Thursday, August 31, 2006
Engineers
I dedicate this to Ng Oon Ee, Meng Hong, and all those potential engineers out there.
*I copied this from SanJay's blog...funny guy, really man...*
UNDERSTANDING ENGINEERS - TAKE ONE
Two engineering students crossing the campus when one said, "Where
did you get such a great bike?
The second engineer replied, "Well, I was walking along yesterday minding
my own business when a beautiful woman rode up on this bike. She
threw the bike to the ground, took off all her clothes and said, "Take what
you want."
The first engineer nodded approvingly, "Good choice, the clothes
probably wouldn't have fitted."
UNDERSTANDING ENGINEERS - TAKE TWO
To the optimist, the glass is half full. To the pessimist, the glass
is
half empty. To the engineer, the glass is twice as big as it needs
to be.
UNDERSTANDING ENGINEERS - TAKE THREE
A priest, a doctor and an engineer were waiting one morning for a
particularly slow group of golfers. The engineer fumed, "What's with
these guys? We must have been waiting for 15 minutes!" The doctor
chimed in, "I don't know, but I've never seen such ineptitude!" The
priest said
"Hey, here comes the greens keeper.
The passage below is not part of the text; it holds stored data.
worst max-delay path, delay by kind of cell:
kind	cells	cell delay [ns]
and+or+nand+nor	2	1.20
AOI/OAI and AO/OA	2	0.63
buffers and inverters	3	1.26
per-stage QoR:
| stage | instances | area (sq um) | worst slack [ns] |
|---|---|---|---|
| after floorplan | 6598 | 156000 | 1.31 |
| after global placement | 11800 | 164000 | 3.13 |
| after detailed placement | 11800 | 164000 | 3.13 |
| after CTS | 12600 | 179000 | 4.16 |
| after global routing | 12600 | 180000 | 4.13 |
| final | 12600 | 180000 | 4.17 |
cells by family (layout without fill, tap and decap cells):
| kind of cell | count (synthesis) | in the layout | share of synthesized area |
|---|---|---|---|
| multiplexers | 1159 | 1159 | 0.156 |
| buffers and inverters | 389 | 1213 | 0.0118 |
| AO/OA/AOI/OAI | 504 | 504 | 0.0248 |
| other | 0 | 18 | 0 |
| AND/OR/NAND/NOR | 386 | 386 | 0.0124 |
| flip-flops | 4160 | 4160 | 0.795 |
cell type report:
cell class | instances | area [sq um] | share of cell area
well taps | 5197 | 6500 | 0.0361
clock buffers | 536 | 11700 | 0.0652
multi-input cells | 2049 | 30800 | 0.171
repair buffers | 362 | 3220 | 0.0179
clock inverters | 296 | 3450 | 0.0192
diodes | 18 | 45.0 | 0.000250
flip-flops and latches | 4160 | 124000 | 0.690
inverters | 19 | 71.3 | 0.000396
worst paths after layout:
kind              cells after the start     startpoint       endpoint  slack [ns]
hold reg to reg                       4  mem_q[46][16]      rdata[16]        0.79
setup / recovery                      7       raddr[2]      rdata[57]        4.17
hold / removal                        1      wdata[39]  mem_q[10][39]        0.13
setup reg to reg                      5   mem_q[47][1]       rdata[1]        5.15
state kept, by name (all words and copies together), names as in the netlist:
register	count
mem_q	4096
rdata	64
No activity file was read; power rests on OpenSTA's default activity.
**src/rtl/ads_pkg.sv**
```systemverilog
package ads_pkg;

	localparam int PIX_W       = 16;
	localparam int DVD_W       = 32;
	localparam int DEN_W       = 16;
	localparam int SUM_W       = 18;
	localparam int MUL_A_W     = 18;
	localparam int MUL_B_W     = 19;
	localparam int PROD_W      = MUL_A_W + MUL_B_W;
	// floor(x / 3) == (x * 349526) >> 20 for every x below 2**19
	localparam logic [MUL_B_W-1:0] THIRD_MUL = 19'd349526;
	localparam int THIRD_SHIFT = 20;
	localparam int ADDR_W      = 5;
	localparam int DATA_W      = 32;

	typedef enum logic [2:0] {
		REG_LUM_MIN    = 3'd0,
		REG_LUM_MAX    = 3'd1,
		REG_SHIFT      = 3'd2,
		REG_FULL_SCALE = 3'd3,
		REG_SCAN_NORTH = 3'd4,
		REG_MARK_MODE  = 3'd5,
		REG_TEST_MASK  = 3'd6,
		REG_LEFT_MASK  = 3'd7
	} reg_idx_t;

	typedef struct packed {
		logic [PIX_W-1:0] lum_min;
		logic [PIX_W-1:0] lum_max;
		logic [6:0]       shift_amount;
		logic [PIX_W-1:0] pixel_full_scale;
		logic             scan_north;
		logic             mark_mode;
		logic [PIX_W-1:0] overlay_test_mask;
		logic [PIX_W-1:0] overlay_left_mask;
	} cfg_t;

	typedef struct packed {
		logic             start;
		logic [DVD_W-1:0] dividend;
		logic [DEN_W-1:0] divisor;
	} div_req_t;

endpackage

```
**src/rtl/ads_regs.sv**
```systemverilog
module ads_regs import ads_pkg::*; (
	input  logic              clk,
	input  logic              arst_n,
	input  logic              psel,
	input  logic              penable,
	input  logic              pwrite,
	input  logic [ADDR_W-1:0] paddr,
	input  logic [DATA_W-1:0] pwdata,
	output logic [DATA_W-1:0] prdata,
	output logic              pready,
	output cfg_t              cfg
);

	cfg_t     cfg_q;
	reg_idx_t idx;
	logic     wr_en;

	assign idx    = reg_idx_t'(paddr[ADDR_W-1:2]);
	assign wr_en  = psel && penable && pwrite;
	assign pready = 1'b1;
	assign cfg    = cfg_q;

	always_ff @(posedge clk or negedge arst_n) begin
		if (!arst_n) begin
			cfg_q.lum_min           <= '0;
			cfg_q.lum_max           <= 16'hffff;
			cfg_q.shift_amount      <= '0;
			cfg_q.pixel_full_scale  <= 16'd255;
			cfg_q.scan_north        <= 1'b0;
			cfg_q.mark_mode         <= 1'b0;
			cfg_q.overlay_test_mask <= '0;
			cfg_q.overlay_left_mask <= '0;
		end else if (wr_en) begin
			case (idx)
				REG_LUM_MIN:    cfg_q.lum_min           <= pwdata[PIX_W-1:0];
				REG_LUM_MAX:    cfg_q.lum_max           <= pwdata[PIX_W-1:0];
				REG_SHIFT:      cfg_q.shift_amount      <= pwdata[6:0];
				REG_FULL_SCALE: cfg_q.pixel_full_scale  <= pwdata[PIX_W-1:0];
				REG_SCAN_NORTH: cfg_q.scan_north        <= pwdata[0];
				REG_MARK_MODE:  cfg_q.mark_mode         <= pwdata[0];
				REG_TEST_MASK:  cfg_q.overlay_test_mask <= pwdata[PIX_W-1:0];
				REG_LEFT_MASK:  cfg_q.overlay_left_mask <= pwdata[PIX_W-1:0];
				default: ;
			endcase
		end
	end

	always_comb begin
		case (idx)
			REG_LUM_MIN:    prdata = DATA_W'(cfg_q.lum_min);
			REG_LUM_MAX:    prdata = DATA_W'(cfg_q.lum_max);
			REG_SHIFT:      prdata = DATA_W'(cfg_q.shift_amount);
			REG_FULL_SCALE: prdata = DATA_W'(cfg_q.pixel_full_scale);
			REG_SCAN_NORTH: prdata = DATA_W'(cfg_q.scan_north);
			REG_MARK_MODE:  prdata = DATA_W'(cfg_q.mark_mode);
			REG_TEST_MASK:  prdata = DATA_W'(cfg_q.overlay_test_mask);
			REG_LEFT_MASK:  prdata = DATA_W'(cfg_q.overlay_left_mask);
			default:        prdata = '0;
		endcase
	end

endmodule

```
Let's have a word with him."
"Hi George! Say, what's with that group ahead of us? They're rather
slow,
aren't they?" The greens keeper replied. "Oh yes, that's a group of
blind
firefighters. They lost their sight saving our clubhouse from a fire
last
year, so we always let them play for free anytime."
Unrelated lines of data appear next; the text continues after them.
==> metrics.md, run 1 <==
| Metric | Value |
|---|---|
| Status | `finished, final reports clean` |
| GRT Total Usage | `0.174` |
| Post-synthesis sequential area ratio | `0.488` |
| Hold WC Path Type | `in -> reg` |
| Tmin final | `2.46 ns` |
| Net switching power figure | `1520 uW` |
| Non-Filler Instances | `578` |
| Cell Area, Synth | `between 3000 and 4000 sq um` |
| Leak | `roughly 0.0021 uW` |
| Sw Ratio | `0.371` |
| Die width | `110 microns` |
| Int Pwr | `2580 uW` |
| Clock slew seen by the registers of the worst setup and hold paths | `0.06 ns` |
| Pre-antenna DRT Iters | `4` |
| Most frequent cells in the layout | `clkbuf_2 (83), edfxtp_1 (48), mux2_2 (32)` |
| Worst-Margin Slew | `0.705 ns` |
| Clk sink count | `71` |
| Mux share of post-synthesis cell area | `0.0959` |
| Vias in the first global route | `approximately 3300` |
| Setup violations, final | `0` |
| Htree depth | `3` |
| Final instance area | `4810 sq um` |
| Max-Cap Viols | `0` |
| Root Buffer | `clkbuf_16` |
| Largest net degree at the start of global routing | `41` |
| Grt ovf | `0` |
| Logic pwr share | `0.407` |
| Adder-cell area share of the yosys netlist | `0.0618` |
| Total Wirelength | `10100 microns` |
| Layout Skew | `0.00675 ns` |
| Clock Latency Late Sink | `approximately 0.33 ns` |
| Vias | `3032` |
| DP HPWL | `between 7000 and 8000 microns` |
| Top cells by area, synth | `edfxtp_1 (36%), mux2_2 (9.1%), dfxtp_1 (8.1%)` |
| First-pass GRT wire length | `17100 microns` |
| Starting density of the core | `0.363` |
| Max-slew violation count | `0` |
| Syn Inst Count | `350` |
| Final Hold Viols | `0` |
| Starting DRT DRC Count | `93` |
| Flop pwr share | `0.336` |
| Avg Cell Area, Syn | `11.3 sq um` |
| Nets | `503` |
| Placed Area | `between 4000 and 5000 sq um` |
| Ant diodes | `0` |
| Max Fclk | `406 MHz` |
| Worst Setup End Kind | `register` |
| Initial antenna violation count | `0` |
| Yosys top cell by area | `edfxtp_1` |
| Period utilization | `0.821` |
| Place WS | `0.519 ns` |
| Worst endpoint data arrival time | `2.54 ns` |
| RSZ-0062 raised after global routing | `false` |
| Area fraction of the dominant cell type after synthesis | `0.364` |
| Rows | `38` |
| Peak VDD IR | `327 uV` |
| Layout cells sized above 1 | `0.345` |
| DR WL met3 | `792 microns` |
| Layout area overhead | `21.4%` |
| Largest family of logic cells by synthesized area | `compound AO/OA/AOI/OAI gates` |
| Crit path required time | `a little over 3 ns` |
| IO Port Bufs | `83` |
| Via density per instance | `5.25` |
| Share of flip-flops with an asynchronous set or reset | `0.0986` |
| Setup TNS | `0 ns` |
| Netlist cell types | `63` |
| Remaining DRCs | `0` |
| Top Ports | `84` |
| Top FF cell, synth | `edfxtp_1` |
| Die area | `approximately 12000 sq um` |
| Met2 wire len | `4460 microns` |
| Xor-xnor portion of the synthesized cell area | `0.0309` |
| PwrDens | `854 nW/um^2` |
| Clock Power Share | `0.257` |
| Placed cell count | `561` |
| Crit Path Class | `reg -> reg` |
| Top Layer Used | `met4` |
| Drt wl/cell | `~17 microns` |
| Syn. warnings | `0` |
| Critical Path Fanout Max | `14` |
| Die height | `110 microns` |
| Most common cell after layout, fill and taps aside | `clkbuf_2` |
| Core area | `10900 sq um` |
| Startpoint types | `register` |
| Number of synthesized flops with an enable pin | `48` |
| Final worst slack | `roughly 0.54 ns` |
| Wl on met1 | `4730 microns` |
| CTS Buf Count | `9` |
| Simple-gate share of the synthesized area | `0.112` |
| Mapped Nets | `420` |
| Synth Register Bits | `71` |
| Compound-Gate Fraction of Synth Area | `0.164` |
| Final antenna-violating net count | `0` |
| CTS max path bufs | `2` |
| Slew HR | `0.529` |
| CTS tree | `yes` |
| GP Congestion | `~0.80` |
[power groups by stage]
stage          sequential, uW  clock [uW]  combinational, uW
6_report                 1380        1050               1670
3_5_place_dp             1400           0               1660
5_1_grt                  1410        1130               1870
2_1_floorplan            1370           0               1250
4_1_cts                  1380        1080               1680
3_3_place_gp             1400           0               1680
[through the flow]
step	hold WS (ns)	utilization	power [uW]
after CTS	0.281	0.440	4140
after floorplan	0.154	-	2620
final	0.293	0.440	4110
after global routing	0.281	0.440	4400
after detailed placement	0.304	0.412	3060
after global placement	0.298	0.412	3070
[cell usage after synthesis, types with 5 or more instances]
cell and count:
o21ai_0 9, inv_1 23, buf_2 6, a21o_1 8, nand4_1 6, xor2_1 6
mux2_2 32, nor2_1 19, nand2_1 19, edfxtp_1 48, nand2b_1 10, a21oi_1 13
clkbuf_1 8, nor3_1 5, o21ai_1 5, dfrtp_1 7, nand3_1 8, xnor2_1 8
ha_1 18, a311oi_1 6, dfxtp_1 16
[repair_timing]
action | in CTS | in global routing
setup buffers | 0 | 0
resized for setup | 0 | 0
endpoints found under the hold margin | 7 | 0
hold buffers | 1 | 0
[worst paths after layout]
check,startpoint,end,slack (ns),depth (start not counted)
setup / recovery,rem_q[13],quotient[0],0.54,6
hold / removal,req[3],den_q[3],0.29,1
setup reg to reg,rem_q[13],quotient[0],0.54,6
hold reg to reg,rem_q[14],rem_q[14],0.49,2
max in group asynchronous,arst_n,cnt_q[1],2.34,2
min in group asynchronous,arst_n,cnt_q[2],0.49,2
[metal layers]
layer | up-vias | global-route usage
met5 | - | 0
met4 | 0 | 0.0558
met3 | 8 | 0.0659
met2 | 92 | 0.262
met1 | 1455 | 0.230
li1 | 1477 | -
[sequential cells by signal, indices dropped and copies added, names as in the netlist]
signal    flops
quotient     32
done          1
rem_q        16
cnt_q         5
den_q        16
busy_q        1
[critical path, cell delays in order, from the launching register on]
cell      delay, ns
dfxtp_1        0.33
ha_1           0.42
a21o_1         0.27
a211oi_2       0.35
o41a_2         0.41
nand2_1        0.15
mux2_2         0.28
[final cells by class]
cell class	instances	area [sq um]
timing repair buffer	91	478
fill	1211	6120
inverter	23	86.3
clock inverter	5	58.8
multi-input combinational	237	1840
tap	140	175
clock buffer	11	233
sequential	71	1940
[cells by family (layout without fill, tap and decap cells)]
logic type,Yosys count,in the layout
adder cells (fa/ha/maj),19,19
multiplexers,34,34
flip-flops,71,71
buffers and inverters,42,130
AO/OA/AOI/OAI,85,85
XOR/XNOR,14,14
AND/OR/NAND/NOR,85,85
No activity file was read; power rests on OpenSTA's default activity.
The group was silent for a moment. The priest said, "That's so sad.
I
think I will say a special prayer for them tonight." The doctor
said,
"Good idea. And I'm going to contact my ophthalmologist buddy and
see if
there's anything he can do for them." The engineer said "Why can't
these
guys play at night?"
UNDERSTANDING ENGINEERS - TAKE FOUR
What is the difference between Mechanical Engineers and Civil
Engineers?
Mechanical Engineers build weapons and Civil Engineers build
targets.
UNDERSTANDING ENGINEERS - TAKE FIVE
The graduate with a Science degree asks, "Why does it work?" The
graduate
with an Engineering degree asks, "How does it work?" The graduate
with an
Accounting degree asks, "How much will it cost?" The graduate with
an
Arts degree asks, "Do you want fries with that?"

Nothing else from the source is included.